You start with your assessment and benchmark, then move onto developing your KM strategy and the framework that you will use to deliver that strategy.  You design the implementation schedule to focus on the business areas where KM can have the greatest impact or perhaps the areas which are creating the greatest pain for the organisation.  Your focus and resources will be deployed to deliver those outcomes but what about all the other parts of the organisation who are looking in and observing what you are doing?  Whose going to help them?

As you start to deliver significant benefit to the business, other areas of the business will want to replicate those efficiency improvements or cost reductions but you don't have the resources to assist them.  What do you do? 

You can increase your resources by internal recruitment (always a difficult thing); you can hire external resources to help with the peak demand; you can create self help resources that the other parts of the business can use on their own without your assistance.

Whatever tactics you decide to deploy, please don't under estimate the demands on your resources that will come from other parts of the organisation as they see you deliver significant performance improvement.  The old saying, "I want some of that" will become the chant as business unit leaders and functional heads beet a path to your door.

August 11, 2014

Consequences Of Not Using Known Knowledge

A lot of material written in blogs focuses on capture and transfer of knowledge but in this post I would like to focus on the consequences of not using knowledge that you already have access to.  Using what you personally or the organisation already knows.

I would like to share with you an experience that happened recently to my family.

My father decided to move a concrete paving slab in the garden.  He used a spade to leverage the slab out of the ground and then dropped the spade on the ground next to where he was working.  He knew that this was wrong but he still did it.  He knew he should have had a clear workspace but he ignored knowledge that he already had.  Why did he do it?  Moving this slab will only take a couple of minutes; too lazy to put the spade in a safe place; done a similar job in the past so didn’t think about the potential risks; got to engrossed in the task?  Who knows, but he did it, he dropped the spade next to where he was working.

As he moved the slab, the spade struck him on the side of the head.  He didn’t lose conciseness but it was sore.  He took a couple of pain killers and didn’t think much more about it.

Two days later, the pain hasn’t gone away.

Four days after the incident, he isn’t feeling too well so telephones the NHS24 medical helpline who advise that it might be concussion so best to get it checked by a medical doctor at the local hospital.  He goes to the hospital by car where he is checked by a doctor who confirms the telephone diagnosis of mild concussion.  He is sent home with the warning that it gets worse to immediately get back in contact.

On day six he is sitting at home and suddenly doesn’t feel very well.  Again NHS24 is contacted and again he is told to attend the local hospital.  Again he travels by car.  This time they conduct a full suite of tests including ECG, blood pressure, x-ray, CT scan, numerous blood tests including diabetes.  After many hours of testing, all his tests are clear and he is sent home by car. 

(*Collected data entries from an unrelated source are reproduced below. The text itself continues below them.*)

$ cat config.mk
export PLATFORM = sky130hd
export DESIGN_NAME = svm_fault_response
export DESIGN_NICKNAME = d
export VERILOG_FILES = /design/src/common/svm_pkg.sv /design/src/common/svm_cmp_if.sv /design/src/core/svm_glitch_filter.sv /design/src/core/svm_fault_response.sv
export SDC_FILE = /design/constraint.sdc
export NUM_CORES = 1
export LEC_CHECK = 0
export ABC_AREA = 1
export BUFFER_PORTS_ARGS = -buffer_cell sky130_fd_sc_hd__buf_2
export CORE_UTILIZATION = 65
export CTS_CLUSTER_DIAMETER = 100
export DETAILED_ROUTE_END_ITERATION = 8
export PLACE_DENSITY = 0.95
export SLEW_MARGIN = 10
export SYNTH_ARGS = -nofsm -noshare
export SYNTH_HDL_FRONTEND = slang
export SYNTH_SLANG_ARGS = --single-unit
export TNS_END_PERCENT = 5
$ cat constraint.sdc
create_clock -name mclk -period 3.35 [get_ports mclk]
set_input_delay 0.1675 -clock mclk [delete_from_list [all_inputs] [get_ports mclk]]
set_output_delay 0.1675 -clock mclk [all_outputs]
set_load 0.03 [all_outputs]
$ cat src/common/svm_pkg.sv
// Purpose: Shared constants and types of the supply monitor response block.
// Assumes: Single 40 MHz clock domain, 16-bit register data.
// Notes: Channel indices order the comparator vector everywhere.
package svm_pkg;

  // ****************************************************************
  // Comparator channels
  // ****************************************************************
  localparam int NCH = 12;
  localparam int CH_XCVR_UV = 0;
  localparam int CH_XCVR_OV = 1;
  localparam int CH_IO_UV = 2;
  localparam int CH_IO_OV = 3;
  localparam int CH_CORE_UV = 4;
  localparam int CH_CORE_OV = 5;
  localparam int CH_SENS_UV = 6;
  localparam int CH_SENS_OV = 7;
  localparam int CH_CPH_OV = 8;
  localparam int CH_CPL_UV = 9;
  localparam int CH_CPL_OV = 10;
  localparam int CH_ANA_OUT = 11;

  // ****************************************************************
  // Timing
  // ****************************************************************
  localparam int CLK_FREQ_MHZ = 40;
  localparam int FILT_TIME_NS = 10000;
  localparam int FILT_CYCLES = (FILT_TIME_NS * CLK_FREQ_MHZ + 999) / 1000;

  // ****************************************************************
  // Register map
  // ****************************************************************
  localparam int ADDR_W = 8;
  localparam int DATA_W = 16;
  localparam logic [ADDR_W-1:0] OFF_STAT_FIRST = 8'h00;
  localparam logic [ADDR_W-1:0] OFF_STAT_SECOND = 8'h04;
  localparam logic [ADDR_W-1:0] OFF_SAFETY = 8'h08;
  localparam logic [ADDR_W-1:0] OFF_CONFIG = 8'h0c;
  localparam logic [ADDR_W-1:0] OFF_IRQ_STAT = 8'h10;
  localparam logic [ADDR_W-1:0] OFF_IRQ_MASK = 8'h14;
  localparam logic [ADDR_W-1:0] OFF_STATE = 8'h18;

  // Status bit positions.
  localparam int B1_ANA = 2;
  localparam int B1_CPL_UV = 3;
  localparam int B1_CPL_OV = 4;
  localparam int B1_CPH_OV = 5;
  localparam int B2_CORE_UV = 0;
  localparam int B2_CORE_OV = 1;
  localparam int B2_IO_UV = 2;
  localparam int B2_IO_OV = 3;
  localparam int B2_XCVR_UV = 4;
  localparam int B2_XCVR_OV = 5;
  localparam int BS_SENS_OV = 4;
  localparam int BS_SENS_UV = 5;

  // Configuration bit positions.
  localparam int CFG_CORE_UNMASK = 0;
  localparam int CFG_ENABLE_DRIVER_OUT_REQ = 1;

  // Reset values.
  localparam logic [DATA_W-1:0] CONFIG_RESET = 16'h0001;
  localparam logic [DATA_W-1:0] IRQ_MASK_RESET = 16'h0000;

  // ****************************************************************
  // Device state
  // ****************************************************************
  typedef enum logic [1:0] {
    SVM_ACTIVE,
    SVM_RESET,
    SVM_STANDBY
  } svm_state_t;

endpackage

$ cat src/common/svm_cmp_if.sv
// Purpose: Carries raw and filtered comparator vectors between modules.
// Assumes: Raw comparator outputs are asynchronous to mclk.
// Notes: The filter drives the filtered vector.
`timescale 1ns/1ps
interface svm_cmp_if;
  import svm_pkg::*;
  logic [NCH-1:0] raw;
  logic [NCH-1:0] filtered;

  modport filter (input raw, output filtered);
  modport core (output raw, input filtered);
endinterface

$ cat src/core/svm_glitch_filter.sv
// Purpose: Synchronise and deglitch every comparator channel.
// Assumes: Raw inputs come from the analog domain, unrelated to mclk.
// Notes: Output changes only after the input held steady FILT_LEN cycles.
`timescale 1ns/1ps
module svm_glitch_filter
  import svm_pkg::*;
#(
  parameter int FILT_LEN = FILT_CYCLES
) (
  // Clock and reset
  input wire logic mclk,
  input wire logic reset_n,
  // Comparator vectors
  svm_cmp_if.filter cmp
);

  localparam int CW = $clog2(FILT_LEN + 1);
  localparam logic [CW-1:0] LAST = CW'(FILT_LEN - 1);

  logic [NCH-1:0] syncA;
  logic [NCH-1:0] syncB;
  logic [NCH-1:0] level;
  logic [CW-1:0] count [NCH];

  // ****************************************************************
  // Two-stage synchroniser
  // ****************************************************************
  always_ff @(posedge mclk or negedge reset_n) begin
    if (!reset_n) begin
      syncA <= '0;
      syncB <= '0;
    end else begin
      syncA <= cmp.raw;
      syncB <= syncA;
    end
  end

  // ****************************************************************
  // Per-channel persistence counters
  // ****************************************************************
  // Both edges are filtered so a flag neither sets nor clears on a spike.
  for (genvar i = 0; i < NCH; i++) begin : g_ch
    always_ff @(posedge mclk or negedge reset_n) begin
      if (!reset_n) begin
        count[i] <= '0;
        level[i] <= 1'b0;
      end else if (syncB[i] == level[i]) begin
        count[i] <= '0;
      end else if (count[i] == LAST) begin
        count[i] <= '0;
        level[i] <= syncB[i];
      end else begin
        count[i] <= count[i] + CW'(1);
      end
    end
  end

  assign cmp.filtered = level;

endmodule

$ cat src/core/svm_fault_response.sv
// Purpose: Supply monitor fault response, status flags and register port.
// Assumes: Comparator outputs are raw; one 40 MHz clock; MCU reads flags.
// Notes: Function
// Function
// Transceiver rail undervoltage sets second status bit 4 only.
// Transceiver rail overvoltage sets second status bit 5, enable low.
// I/O rail undervoltage sets second bit 2, RESET, reset and enable low.
// I/O rail overvoltage sets second bit 3, enable low, state unchanged.
// Core undervoltage sets second bit 0; if unmasked RESET, outputs low.
// Core overvoltage sets second bit 1; if unmasked enable output low.
// Sensor rail sets safety bit 5 undervoltage, bit 4 overvoltage.
// High pump overvoltage sets first bit 5, STANDBY, outputs low.
// Low pump undervoltage sets first bit 3, nothing else changes.
// Low pump overvoltage sets first bit 4, stops regulators, STANDBY.
// Analog monitor supply fault sets first bit 2, POR, STANDBY.
// Status flags read 1 while out of band, 0 while in band.
// Comparator glitches are filtered before any flag is set.
// STANDBY beats RESET beats flag-only; all flags still set.
`timescale 1ns/1ps
module svm_fault_response
  import svm_pkg::*;
#(
  parameter int FILT_LEN = FILT_CYCLES
) (
  // Clock and reset
  input wire logic mclk,
  input wire logic reset_n,
  // Raw comparator outputs
  input wire logic [NCH-1:0] cmpRaw,
  // Register port
  input wire logic [ADDR_W-1:0] regAddr,
  input wire logic [DATA_W-1:0] regWrData,
  input wire logic regWr,
  input wire logic regRd,
  output logic [DATA_W-1:0] regRdData,
  // Device outputs
  output logic mcuResetOut_n,
  output logic enableDriverOut,
  output logic power_on_reset_n,
  output logic regulatorStop,
  output svm_state_t deviceState,
  output logic irq
);

  // ****************************************************************
  // Helpers
  // ****************************************************************
  function automatic logic anyOf(input logic [NCH-1:0] v,
                                 input logic [NCH-1:0] sel);
    anyOf = |(v & sel);
  endfunction

  function automatic logic [NCH-1:0] chBit(input int idx);
    chBit = NCH'(1) << idx;
  endfunction

  // ****************************************************************
  // Glitch filter
  // ****************************************************************
  svm_cmp_if cmp ();
  assign cmp.raw = cmpRaw;

  svm_glitch_filter #(
    .FILT_LEN(FILT_LEN)
  ) u_filter (
    .mclk(mclk),
    .reset_n(reset_n),
    .cmp(cmp.filter)
  );

  logic [NCH-1:0] flt;
  assign flt = cmp.filtered;

  // ****************************************************************
  // Registers
  // ****************************************************************
  logic [DATA_W-1:0] cfgBits;
  logic [DATA_W-1:0] irqMask;
  logic [NCH-1:0] irqStat;
  logic [NCH-1:0] fltPrev;
  logic coreUnmask;
  logic endrvReq;

  assign coreUnmask = cfgBits[CFG_CORE_UNMASK];
  assign endrvReq = cfgBits[CFG_ENABLE_DRIVER_OUT_REQ];

  always_ff @(posedge mclk or negedge reset_n) begin
    if (!reset_n) begin
      cfgBits <= CONFIG_RESET;
    end else if (regWr && regAddr == OFF_CONFIG) begin
      cfgBits <= regWrData;
    end
  end

  always_ff @(posedge mclk or negedge reset_n) begin
    if (!reset_n) begin
      irqMask <= IRQ_MASK_RESET;
    end else if (regWr && regAddr == OFF_IRQ_MASK) begin
      irqMask <= regWrData;
    end
  end

  // ****************************************************************
  // Status flags
  // ****************************************************************
  // Status flags follow the filtered comparator levels live.
  logic [DATA_W-1:0] statFirst;
  logic [DATA_W-1:0] statSecond;
  logic [DATA_W-1:0] statSafety;

  always_comb begin
    statFirst = '0;
    statFirst[B1_ANA] = flt[CH_ANA_OUT];
    statFirst[B1_CPL_UV] = flt[CH_CPL_UV];
    statFirst[B1_CPL_OV] = flt[CH_CPL_OV];
    statFirst[B1_CPH_OV] = flt[CH_CPH_OV];
  end

  always_comb begin
    statSecond = '0;
    statSecond[B2_CORE_UV] = flt[CH_CORE_UV];
    statSecond[B2_CORE_OV] = flt[CH_CORE_OV];
    statSecond[B2_IO_UV] = flt[CH_IO_UV];
    statSecond[B2_IO_OV] = flt[CH_IO_OV];
    statSecond[B2_XCVR_UV] = flt[CH_XCVR_UV];
    statSecond[B2_XCVR_OV] = flt[CH_XCVR_OV];
  end

  always_comb begin
    statSafety = '0;
    statSafety[BS_SENS_UV] = flt[CH_SENS_UV];
    statSafety[BS_SENS_OV] = flt[CH_SENS_OV];
  end

  // ****************************************************************
  // Fault causes
  // ****************************************************************
  // Channels that only flag (transceiver undervoltage, low pump
  // undervoltage, sensor rail) appear in no cause mask.
  logic [NCH-1:0] standbySel;
  logic [NCH-1:0] resetSel;
  logic [NCH-1:0] endrvSel;
  logic standbyCause;
  logic resetCause;
  logic endrvOff;

  always_comb begin
    standbySel = chBit(CH_CPH_OV) | chBit(CH_CPL_OV)
                 | chBit(CH_ANA_OUT);
    resetSel = chBit(CH_IO_UV);
    if (coreUnmask) begin
      resetSel = resetSel | chBit(CH_CORE_UV);
    end
    endrvSel = standbySel | resetSel | chBit(CH_XCVR_OV)
               | chBit(CH_IO_OV);
    if (coreUnmask) begin
      endrvSel = endrvSel | chBit(CH_CORE_OV);
    end
  end

  assign standbyCause = anyOf(flt, standbySel);
  assign resetCause = anyOf(flt, resetSel);
  assign endrvOff = anyOf(flt, endrvSel);

  // ****************************************************************
  // Device state
  // ****************************************************************
  svm_state_t next_state;

  always_comb begin
    case ({standbyCause, resetCause})
      2'b10, 2'b11: next_state = SVM_STANDBY;
      2'b01: next_state = SVM_RESET;
      2'b00: next_state = SVM_ACTIVE;
      default: next_state = SVM_STANDBY;
    endcase
  end

  always_ff @(posedge mclk or negedge reset_n) begin
    if (!reset_n) begin
      deviceState <= SVM_STANDBY;
    end else begin
      deviceState <= next_state;
    end
  end

  // ****************************************************************
  // Output pins
  // ****************************************************************
  // Outputs are registered so the pins never see decode glitches.
  always_ff @(posedge mclk or negedge reset_n) begin
    if (!reset_n) begin
      mcuResetOut_n <= 1'b0;
    end else begin
      mcuResetOut_n <= !(standbyCause || resetCause);
    end
  end

  always_ff @(posedge mclk or negedge reset_n) begin
    if (!reset_n) begin
      enableDriverOut <= 1'b0;
    end else begin
      enableDriverOut <= endrvReq && !endrvOff;
    end
  end

  always_ff @(posedge mclk or negedge reset_n) begin
    if (!reset_n) begin
      regulatorStop <= 1'b0;
      power_on_reset_n <= 1'b0;
    end else begin
      regulatorStop <= flt[CH_CPL_OV];
      power_on_reset_n <= !flt[CH_ANA_OUT];
    end
  end

  // ****************************************************************
  // Interrupts
  // ****************************************************************
  // A new fault in the cycle of the clearing read stays pending.
  logic [NCH-1:0] rise;
  logic irqClr;

  assign rise = flt & ~fltPrev;
  assign irqClr = regRd && regAddr == OFF_IRQ_STAT;

  always_ff @(posedge mclk or negedge reset_n) begin
    if (!reset_n) begin
      fltPrev <= '0;
    end else begin
      fltPrev <= flt;
    end
  end

  always_ff @(posedge mclk or negedge reset_n) begin
    if (!reset_n) begin
      irqStat <= '0;
    end else if (irqClr) begin
      irqStat <= rise;
    end else begin
      irqStat <= irqStat | rise;
    end
  end

  always_ff @(posedge mclk or negedge reset_n) begin
    if (!reset_n) begin
      irq <= 1'b0;
    end else begin
      irq <= anyOf(irqStat, irqMask[NCH-1:0]);
    end
  end

  // ****************************************************************
  // Read port
  // ****************************************************************
  always_ff @(posedge mclk or negedge reset_n) begin
    if (!reset_n) begin
      regRdData <= '0;
    end else if (regRd) begin
      case (regAddr)
        OFF_STAT_FIRST: regRdData <= statFirst;
        OFF_STAT_SECOND: regRdData <= statSecond;
        OFF_SAFETY: regRdData <= statSafety;
        OFF_CONFIG: regRdData <= cfgBits;
        OFF_IRQ_STAT: regRdData <= DATA_W'(irqStat);
        OFF_IRQ_MASK: regRdData <= irqMask;
        OFF_STATE: regRdData <= DATA_W'(deviceState);
        default: regRdData <= '0;
      endcase
    end else begin
      regRdData <= '0;
    end
  end

endmodule

# Word-level counts from Yosys, hierarchy flattened
# Cells that the tools add are included.
[classes] addsub=12 n_eq_ne=33 mux=30 bitwise_logic=18 n_reduce_logical=27
[ops] op="2-to-1 mux 9 bit" n=24
[ops] op="one-hot mux 16 bit (7 select lines)" n=1
[ops] op="adder 9 x 1 -> 9 bit, second input constant" n=12
[ops] op="== test 9 bit, second input constant" n=12
[ops] op="AND 12 bit" n=4
[ops] op="OR reduction 12 bit" n=3
[ops] op="== test 8 x 5 -> 1 bit, second input constant" n=3
[ops] op="AND reduction 2 bit" n=12
[ops] op="== test 8 x 4 -> 1 bit, second input constant" n=2
[ops] op="2-to-1 mux 16 bit" n=1
[ops] op="== test 1 bit" n=12
[ops] op="2-to-1 mux 12 bit" n=1
[ops] op="inverter 1 bit" n=12
[ops] op="inverter 12 bit" n=1
[ops] op="OR 12 bit" n=1
[ops] op="== test 8 x 3 -> 1 bit, second input constant" n=1
[ops] op="logical NOT 8 bit" n=1
[ops] op="2-to-1 mux 6 bit" n=1
[ops] op="one-hot mux 2 bit (3 select lines)" n=1
[ops] op="2-to-1 mux 5 bit" n=1
[ops] op="== test 2 bit, second input constant" n=2
[ops] op="logical AND 1 bit" n=4
[ops] op="logical NOT 1 bit" n=3
[ops] op="OR reduction 3 bit" n=1
[ops] op="other kinds (4)" n=4
[totals] ff_bits=223 input_bits=40 output_inout_bits=23 wordCells=157

# Longest topological paths before layout
# Gate-level depths: netlist of run 1.
[depth] word_depth=6 depth_mapped=10 ltp_nobuf=9

# By module
# A second synthesis of run 1 with hierarchy kept.
[unflattened] hier_cells=1138 hier_area_um2=10050.9
[modules_own_cells] mod="svm_glitch_filter" instances=1 cells_per_inst=765 area_per_inst_um2=6698.9 seq_area_each_um2=3603.5
[modules_own_cells] mod="svm_fault_response" instances=1 cells_per_inst=373 area_per_inst_um2=3352.0 seq_area_each_um2=1954.4

# Least setup slack after synthesis of run 1
# Ideal clock, no wire load.
[synth_path] kind="reg-to-reg" from="register u_filter.count[81] (netlist bit)" to="register u_filter.count[83] (netlist bit)" setup_ns=0.126 t_arrival_ns=1.214 slack_ns=2.010 path_stages_with_launch=7 cell_sequence="dfrtp_1 -> ha_1 -> nand2_1 -> nor2_1 -> nand4_1 -> nand2_1 -> nor3b_1"
[synth_between] elab_chain_len=3
[synth_lines] item="start, declared" line="svm_glitch_filter.sv:23" text="logic [CW-1:0] count [NCH];"
[synth_lines] item="start signal, assigned by index" line="svm_glitch_filter.sv:53" text="count[i] <= count[i] + CW'(1);"
[synth_lines] item="adder 9 x 1 -> 9 bit / == test 9 bit (equally long branches)" line="svm_glitch_filter.sv:53, svm_glitch_filter.sv:49"
[synth_lines] item="2-to-1 mux 9 bit *" line="svm_glitch_filter.sv:49" text="end else if (count[i] == LAST) begin"
[synth_lines] item="2-to-1 mux 9 bit *" line="svm_glitch_filter.sv:47" text="end else if (syncB[i] == level[i]) begin"
# Mark *: on every way between the ends. The rest lies on a longest branch, timed or not.
# A chain may end at the register's enable or synchronous reset.

# Worst setup path in the final report of run 1
[layout_path] from="input regAddr[5]" to="register irqMask[10]"
[layout_between] elab_chain_len=2
[layout_lines] item="start, declared" line="svm_fault_response.sv:31" text="input wire logic [ADDR_W-1:0] regAddr,"
[layout_lines] item="== test 8 x 5 -> 1 bit" line="svm_fault_response.sv:98" text="end else if (regWr && regAddr == OFF_IRQ_MASK) begin"
[layout_lines] item="logical AND 1 bit" line="svm_fault_response.sv:98"
[layout_lines] item="end signal, assigned" line="svm_fault_response.sv:99" text="irqMask <= regWrData;"
[layout_lines] item="end, declared" line="svm_fault_response.sv:78" text="logic [DATA_W-1:0] irqMask;"
# No other way between the ends.

==> flow_summary.json, run 1 <==
{
  "hp-start": "regAddr[0]",
  "peakVddDrop_mv": 0.419,
  "drc": 0,
  "final_cell_mix": "dfrtp_1, nor2_1, nand2_1, inv_1, nand3_1",
  "ys_ff_latch": 222,
  "grt_pass1_wl_um": 36500,
  "async_flop_share_pct": 100,
  "clock.fmax_ghz": 0.517,
  "status": "finished clean",
  "relSlewSlack_pct": 35.5,
  "seq_area_frac_synth_pct": 59.1,
  "grt-ovfl-total": 0,
  "hold_path_class": "in -> reg",
  "power_leakage_nw": 5.27,
  "mappedNetlistNets": 1051,
  "synthFlopType": "dfrtp_1",
  "rows": 43,
  "fin_setup_tns_ns": 0,
  "reg2reg_to": "u_filter.count[83]",
  "finalCriticalPeriod_ns": 1.93,
  "grtUsageTotal_pct": 31.3,
  "drt_first_pass_iters": 7,
  "r2r_setup_slack_ns": 1.60,
  "coreArea_mm2": 0.0140,
  "hold_ws_ns": 0.242,
  "crit_fanout": 31,
  "diodes": 0,
  "worstSkewPairLatency_ns": 0.50,
  "ant_nets": 0,
  "reg2reg_depth": 6,
  "grt_pass1_vias": 7769,
  "antenna_found_initial": 0,
  "netlist_instances": 999,
  "grt_max_degree": 122,
  "die_area_mm2": 0.0150,
  "cts_buffers": 22,
  "numPortBuffers": 62,
  "dieHeight_um": 122,
  "crit_path_end_kind": "flop",
  "critPathKind": "in -> reg",
  "fp.dieW_um": 122,
  "worstSetupStartpointType": "input pin",
  "cts_tree": "done",
  "place_hpwl_um": 13500,
  "root_buffer": "clkbuf_16",
  "hold_violations": 0,
  "path_clk_slew_ns": 0.06,
  "num-fill-cells": 785,
  "netlist_area_mm2": 0.00941,
  "r2r_start": "u_filter.count[81]",
  "drt_iter0_drc": 752,
  "start_util_pct": 67.2,
  "p_per_area_mw_per_mm2": 537,
  "holdPathStages": 6,
  "cts_num_sinks": 222,
  "crit_arrival_ns": 2.28,
  "final_common_cell": "dfrtp_1",
  "grt_setup_unrepaired": "no",
  "nNetsFinal": 1160,
  "ioPinCount": 63,
  "post_synth.cell_area_avg_um2": 9.42,
  "avgRoutedWirePerCell_um": 16.9,
  "drt_wl_total_um": 22000,
  "syn2layout_area_growth_pct": 17.3,
  "hold-path-endpoint": "regRdData[7]",
  "vias": 7669,
  "clock_skew_ns": 0.00886,
  "synth-edff-count": 0,
  "cts_buffer_depth": 3,
  "fin_util_pct": 78.9,
  "period_share_pct": 57.7,
  "finalMaxSlewViolations": 0,
  "htreeDepth": 1,
  "worst_pin_slew_ns": 0.965,
  "max_cap_violations": 0,
  "yosysWarnings": 0,
  "place_congestion": 0.883,
  "crit_required_ns": 3.70,
  "setup_viol": 0,
  "via_per_inst": 5.88,
  "layout-drive-gt1-share_pct": 11.5,
  "yosysUniqueCellTypes": 33
}
-- kinds of logic after synthesis --
kind of cell	share of synthesized area, %
buf+inv	5.76
simple gates	22.1
xor+xnor	4.56
fa+ha+maj	1.60
compound gates	6.94
flops	59.1
-- report_power, final --
| part | internal (W) | total [W] | switching, W | leakage [nW] |
|---|---|---|---|---|
| Clock | 0.00171 | 0.00275 | 0.00105 | 0.394 |
| Sequential | 0.00277 | 0.00285 | 0.0000750 | 2.93 |
| Combinational | 0.000123 | 0.000326 | 0.000203 | 1.95 |
-- critical path: stages --
cell and delay, ns:
buf_2 0.10, inv_1 0.04, nand2_1 0.09, nor2_4 0.32, nand2_1 0.18, inv_1 0.33
nand2_1 0.66, nand2_1 0.27, o21ai_1 0.11
-- final cells by class --
cell class	count	area (µm²)	area share, %
Sequential cell	222	5560	50.4
Clock buffer	28	624	5.66
Tap cell	180	225	2.04
Clock inverter	12	193	1.75
Inverter	113	424	3.84
Timing Repair Buffer	101	706	6.39
Multi-Input combinational cell	648	3310	30.0
-- metal layers --
metal / GRT usage (%) / part of all wire (%)
met5: 0 / 0
met4: 15.8 / 4.5
met2: 54.2 / 51
met1: 37.7 / 38
met3: 5.62 / 7.1
-- timing repair --
action / 4_1_cts / 5_1_grt
resized for setup: 0 / 0
setup buffers: 0 / 0
hold buffers: 32 / 0
endpoints found under the hold margin: 167 / 0
-- metrics by stage --
step	cell area, µm²	cells	setup WS, ns	power [W]
6_report	11000	1304	1.42	0.00593
5_1_grt	11000	1304	1.27	0.00610
4_1_cts	11000	1304	1.52	0.00593
3_5_place_dp	9900	1232	1.03	0.00318
3_3_place_gp	9900	1232	1.24	0.00316
2_1_floorplan	9410	999	2.01	0.00303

He returns home and within ten minutes of arriving home he starts to convulse.  He is kept conscious until the emergency paramedics arrive and take over.  This time he arrives in the hospital in an ambulance with blue lights and sirens blaring.

He survives and in now fully recovered but all of this was because he didn’t use knowledge that he already possessed eg don’t have tools lying about a work space.

Sometimes it isn’t about capturing, synthesising and broadcasting knowledge but rather about embedding a culture of ensuring that knowledge is used time and time again.